START Source material

$ cat /design/flow/run.sh
#!/bin/bash
# OpenROAD 26Q1-2900-gdf79404cd8, Yosys 0.63+post, stock flow scripts
make -C /OpenROAD-flow-scripts/flow DESIGN_CONFIG=/design/flow/config.mk WORK_HOME=/design/flow/orfs finish
$ cat /design/flow/design.v
interface ucodeop;
    logic [3:0] PortAReg;
    logic [3:0] PortBReg;
    logic PortAWriteEnable;
    logic [3:0] ALUOp;
    logic ALUUsePortBImm;
    logic ALUShiftDirection;  
    logic JumpOnZero;
    logic ExJump;
    logic InUseALU;
    logic InUseRF;
    logic InUseDMEM;
    logic InUseImm;
    logic OutRFWrite;
    logic OutDMWrite;
    logic [7:0] Immediate;
    logic SignalDone;
endinterface
`default_nettype none
typedef enum bit [3:0] {
    ADD,
    SUB,
    XORMT,
    ANDMT,
    AND,
    OR,
    XOR,
    SHIFT,
    SSB,
    PASSB
} alu_ops;
module alu(
    input clk,
    input logic [3:0] alu_op,
    input logic [7:0] alu_port_A,
    input logic [7:0] alu_port_B,
    input logic alu_shift_dir,
    output logic [7:0] alu_out,
    output logic alu_eq0
);
logic [7:0] ANDed;
logic [7:0] inv_mask;
assign ANDed = alu_port_A & alu_port_B;
assign inv_mask = ~alu_port_B;
always_comb begin
    case(alu_op)
        ADD:
            alu_out = alu_port_A + alu_port_B;
        SUB: 
            alu_out = alu_port_A - alu_port_B;
        XORMT:
            alu_out = {7'b0, ^ ANDed};
        ANDMT:
            alu_out = {7'b0, & (ANDed | inv_mask)};
        AND:
            alu_out = ANDed;
        OR: 
            alu_out = alu_port_A | alu_port_B;
        XOR: 
            alu_out = alu_port_A ^ alu_port_B;
        SHIFT: begin
            if(alu_shift_dir)  
                alu_out = alu_port_A >> alu_port_B[2:0];
            else
                alu_out = alu_port_A << alu_port_B[2:0];
        end
        SSB:
            alu_out = {7'b0, (alu_port_A & (8'b1 << alu_port_B[2:0])) == 1};
        PASSB:
            alu_out = alu_port_B;
        default:
            alu_out = 0;
    endcase
    alu_eq0 = alu_port_A == 0;
end
endmodule
$ cat /design/flow/config.mk
export PLATFORM = sky130hd
export DESIGN_NAME = alu
export DESIGN_NICKNAME = alu
export VERILOG_FILES = /design/flow/design.v
export SDC_FILE = /design/flow/constraint.sdc
export NUM_CORES = 4
export LEC_CHECK = 1
export CORE_AREA = 10 10 106 106
export DIE_AREA = 0 0 116 116
$ cat /design/flow/constraint.sdc
current_design alu

set clk_period 5.1
set clk_io_pct 0.2

create_clock -name clk0 -period $clk_period

set non_clock_inputs [all_inputs -no_clocks]
set_input_delay [expr $clk_period * $clk_io_pct] -clock clk0 $non_clock_inputs
set_output_delay [expr $clk_period * $clk_io_pct] -clock clk0 [all_outputs]
==> notes.md <==
run metrics: I/O Pins=31, Reg area=0 sq um, Power Density=93.2 nW/um^2, CP max stage delay=0.50 ns, Slowest cell on crit path=clkdlybuf4s50_1, Placed Area=2480 sq um, core area=8850 sq um, DR vias=2,053, DR pass1 iterations=4, Yosys cell types=56, Critical Path End Type=output port, Final min period=5.05 ns, status=complete, no violations, # diodes=0, Slew @ Worst Pin=0.558 ns, first-pass GRT wire length=11.3 mm, crit path DAT=4.03 ns, antenna violations before repair=0, max_cap viols=0, Die Ht=116 um, yosys stat area=2010 sq um, Flop Count=0, HP Start=alu_port_A[0], Layout area overhead=24.8%, final WL=6.82 mm, # Cells Yosys=258, Total GRT Usage=10.4%, # rows=34, crit-path leading delay family=buffers and inverters, fmax=198 MHz, grt ovf=0, chip area=13,500 sq um, fin crit share=99.0%, Cell Chain, Critical Path=clkdlybuf4s50_1 -> inv_1 -> ha_1 -> ha_1 -> mux2i_1 -> ha_1 -> nor2b_1 -> o31a_1 -> o21a_1 -> o21a_1 -> o31ai_2 -> clkdlybuf4s50_1, Setup crit start kind=input port, clock buffers=0, Final Max Tran Viols=0, yosys warns=1, Seq/Total Area, Yosys=0%, share of layout cells above drive strength 1=12.4%, Cell Area, Synth=2010 sq um, WL/cell=17.1 um, worst vdd ir=0.0208 mV, Final Hold Vio Count=0, critical path launch point=alu_port_B[0], post-route ant nets=0, Worst EP required=4.08 ns, I/O Buffers=30, WS Path Type=in -> out, vias per std cell=5.15, post-synthesis cell count=258, RSZ-0062 raised after global routing=true, post-route cell area=2500 sq um, Min-Delay Path Class=in -> out, Die X=116 um, CP max FO=3, Max-slew headroom=62.8%, final setup vio count=0, Synth Area per Inst=7.78 sq um, cell mode on critical path=ha_1, DRT iter0 DRCs=177, hold slack=3.20 ns, vias in the first global route=1,998, gpl congestion=0.950, Leak=1.06 nW, Bufs and invs on worst path=3, FP Util=22.7%, drt drc=0, Log Warnings=55, pin count of the biggest net entering global routing=27, DP Wirelength=5.30 mm, Hold Buf Count CTS=0
==> Yosys cell counts (5+ instances only) <==
cell / number / area [sq um]
a211oi_1: 6 / 45.0
nand2_1: 17 / 63.8
inv_1: 17 / 63.8
mux2i_1: 14 / 140
o21ai_0: 9 / 45.0
o22ai_1: 5 / 31.3
ha_1: 37 / 463
nand2b_1: 10 / 62.6
nor2_1: 21 / 78.8
nor3_1: 5 / 25.0
a21oi_1: 17 / 85.1
buf_2: 7 / 35.0
xnor2_1: 13 / 114
o21a_1: 5 / 37.5
==> worst paths after layout <==
check	cells past startpoint	endpoint	slack, ns
setup / recovery	12	alu_out[6]	0.05
hold / removal	5	alu_eq0	3.20
==> area by class of cell <==
class              count  area [sq um]
fillers              966          6340
multi-input cells    223          1850
repair buffers        50           450
well taps            108           135
inverters             18          67.6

END Source material

> _Instructions to follow_
All of the entries above are to be written out again exactly.

> _Solution to this problem_
$ cat /design/flow/run.sh
#!/bin/bash
# OpenROAD 26Q1-2900-gdf79404cd8, Yosys 0.63+post, stock flow scripts
make -C /OpenROAD-flow-scripts/flow DESIGN_CONFIG=/design/flow/config.mk WORK_HOME=/design/flow/orfs finish
$ cat /design/flow/design.v
interface ucodeop;
    logic [3:0] PortAReg;
    logic [3:0] PortBReg;
    logic PortAWriteEnable;
    logic [3:0] ALUOp;
    logic ALUUsePortBImm;
    logic ALUShiftDirection;  
    logic JumpOnZero;
    logic ExJump;
    logic InUseALU;
    logic InUseRF;
    logic InUseDMEM;
    logic InUseImm;
    logic OutRFWrite;
    logic OutDMWrite;
    logic [7:0] Immediate;
    logic SignalDone;
endinterface
`default_nettype none
typedef enum bit [3:0] {
    ADD,
    SUB,
    XORMT,
    ANDMT,
    AND,
    OR,
    XOR,
    SHIFT,
    SSB,
    PASSB
} alu_ops;
module alu(
    input clk,
    input logic [3:0] alu_op,
    input logic [7:0] alu_port_A,
    input logic [7:0] alu_port_B,
    input logic alu_shift_dir,
    output logic [7:0] alu_out,
    output logic alu_eq0
);
logic [7:0] ANDed;
logic [7:0] inv_mask;
assign ANDed = alu_port_A & alu_port_B;
assign inv_mask = ~alu_port_B;
always_comb begin
    case(alu_op)
        ADD:
            alu_out = alu_port_A + alu_port_B;
        SUB: 
            alu_out = alu_port_A - alu_port_B;
        XORMT:
            alu_out = {7'b0, ^ ANDed};
        ANDMT:
            alu_out = {7'b0, & (ANDed | inv_mask)};
        AND:
            alu_out = ANDed;
        OR: 
            alu_out = alu_port_A | alu_port_B;
        XOR: 
            alu_out = alu_port_A ^ alu_port_B;
        SHIFT: begin
            if(alu_shift_dir)  
                alu_out = alu_port_A >> alu_port_B[2:0];
            else
                alu_out = alu_port_A << alu_port_B[2:0];
        end
        SSB:
            alu_out = {7'b0, (alu_port_A & (8'b1 << alu_port_B[2:0])) == 1};
        PASSB:
            alu_out = alu_port_B;
        default:
            alu_out = 0;
    endcase
    alu_eq0 = alu_port_A == 0;
end
endmodule
$ cat /design/flow/config.mk
export PLATFORM = sky130hd
export DESIGN_NAME = alu
export DESIGN_NICKNAME = alu
export VERILOG_FILES = /design/flow/design.v
export SDC_FILE = /design/flow/constraint.sdc
export NUM_CORES = 4
export LEC_CHECK = 1
export CORE_AREA = 10 10 106 106
export DIE_AREA = 0 0 116 116
$ cat /design/flow/constraint.sdc
current_design alu

set clk_period 5.1
set clk_io_pct 0.2

create_clock -name clk0 -period $clk_period

set non_clock_inputs [all_inputs -no_clocks]
set_input_delay [expr $clk_period * $clk_io_pct] -clock clk0 $non_clock_inputs
set_output_delay [expr $clk_period * $clk_io_pct] -clock clk0 [all_outputs]
==> notes.md <==
run metrics: I/O Pins=31, Reg area=0 sq um, Power Density=93.2 nW/um^2, CP max stage delay=0.50 ns, Slowest cell on crit path=clkdlybuf4s50_1, Placed Area=2480 sq um, core area=8850 sq um, DR vias=2,053, DR pass1 iterations=4, Yosys cell types=56, Critical Path End Type=output port, Final min period=5.05 ns, status=complete, no violations, # diodes=0, Slew @ Worst Pin=0.558 ns, first-pass GRT wire length=11.3 mm, crit path DAT=4.03 ns, antenna violations before repair=0, max_cap viols=0, Die Ht=116 um, yosys stat area=2010 sq um, Flop Count=0, HP Start=alu_port_A[0], Layout area overhead=24.8%, final WL=6.82 mm, # Cells Yosys=258, Total GRT Usage=10.4%, # rows=34, crit-path leading delay family=buffers and inverters, fmax=198 MHz, grt ovf=0, chip area=13,500 sq um, fin crit share=99.0%, Cell Chain, Critical Path=clkdlybuf4s50_1 -> inv_1 -> ha_1 -> ha_1 -> mux2i_1 -> ha_1 -> nor2b_1 -> o31a_1 -> o21a_1 -> o21a_1 -> o31ai_2 -> clkdlybuf4s50_1, Setup crit start kind=input port, clock buffers=0, Final Max Tran Viols=0, yosys warns=1, Seq/Total Area, Yosys=0%, share of layout cells above drive strength 1=12.4%, Cell Area, Synth=2010 sq um, WL/cell=17.1 um, worst vdd ir=0.0208 mV, Final Hold Vio Count=0, critical path launch point=alu_port_B[0], post-route ant nets=0, Worst EP required=4.08 ns, I/O Buffers=30, WS Path Type=in -> out, vias per std cell=5.15, post-synthesis cell count=258, RSZ-0062 raised after global routing=true, post-route cell area=2500 sq um, Min-Delay Path Class=in -> out, Die X=116 um, CP max FO=3, Max-slew headroom=62.8%, final setup vio count=0, Synth Area per Inst=7.78 sq um, cell mode on critical path=ha_1, DRT iter0 DRCs=177, hold slack=3.20 ns, vias in the first global route=1,998, gpl congestion=0.950, Leak=1.06 nW, Bufs and invs on worst path=3, FP Util=22.7%, drt drc=0, Log Warnings=55, pin count of the biggest net entering global routing=27, DP Wirelength=5.30 mm, Hold Buf Count CTS=0
==> Yosys cell counts (5+ instances only) <==
cell / number / area [sq um]
a211oi_1: 6 / 45.0
nand2_1: 17 / 63.8
inv_1: 17 / 63.8
mux2i_1: 14 / 140
o21ai_0: 9 / 45.0
o22ai_1: 5 / 31.3
ha_1: 37 / 463
nand2b_1: 10 / 62.6
nor2_1: 21 / 78.8
nor3_1: 5 / 25.0
a21oi_1: 17 / 85.1
buf_2: 7 / 35.0
xnor2_1: 13 / 114
o21a_1: 5 / 37.5
==> worst paths after layout <==
check	cells past startpoint	endpoint	slack, ns
setup / recovery	12	alu_out[6]	0.05
hold / removal	5	alu_eq0	3.20
==> area by class of cell <==
class              count  area [sq um]
fillers              966          6340
multi-input cells    223          1850
repair buffers        50           450
well taps            108           135
inverters             18          67.6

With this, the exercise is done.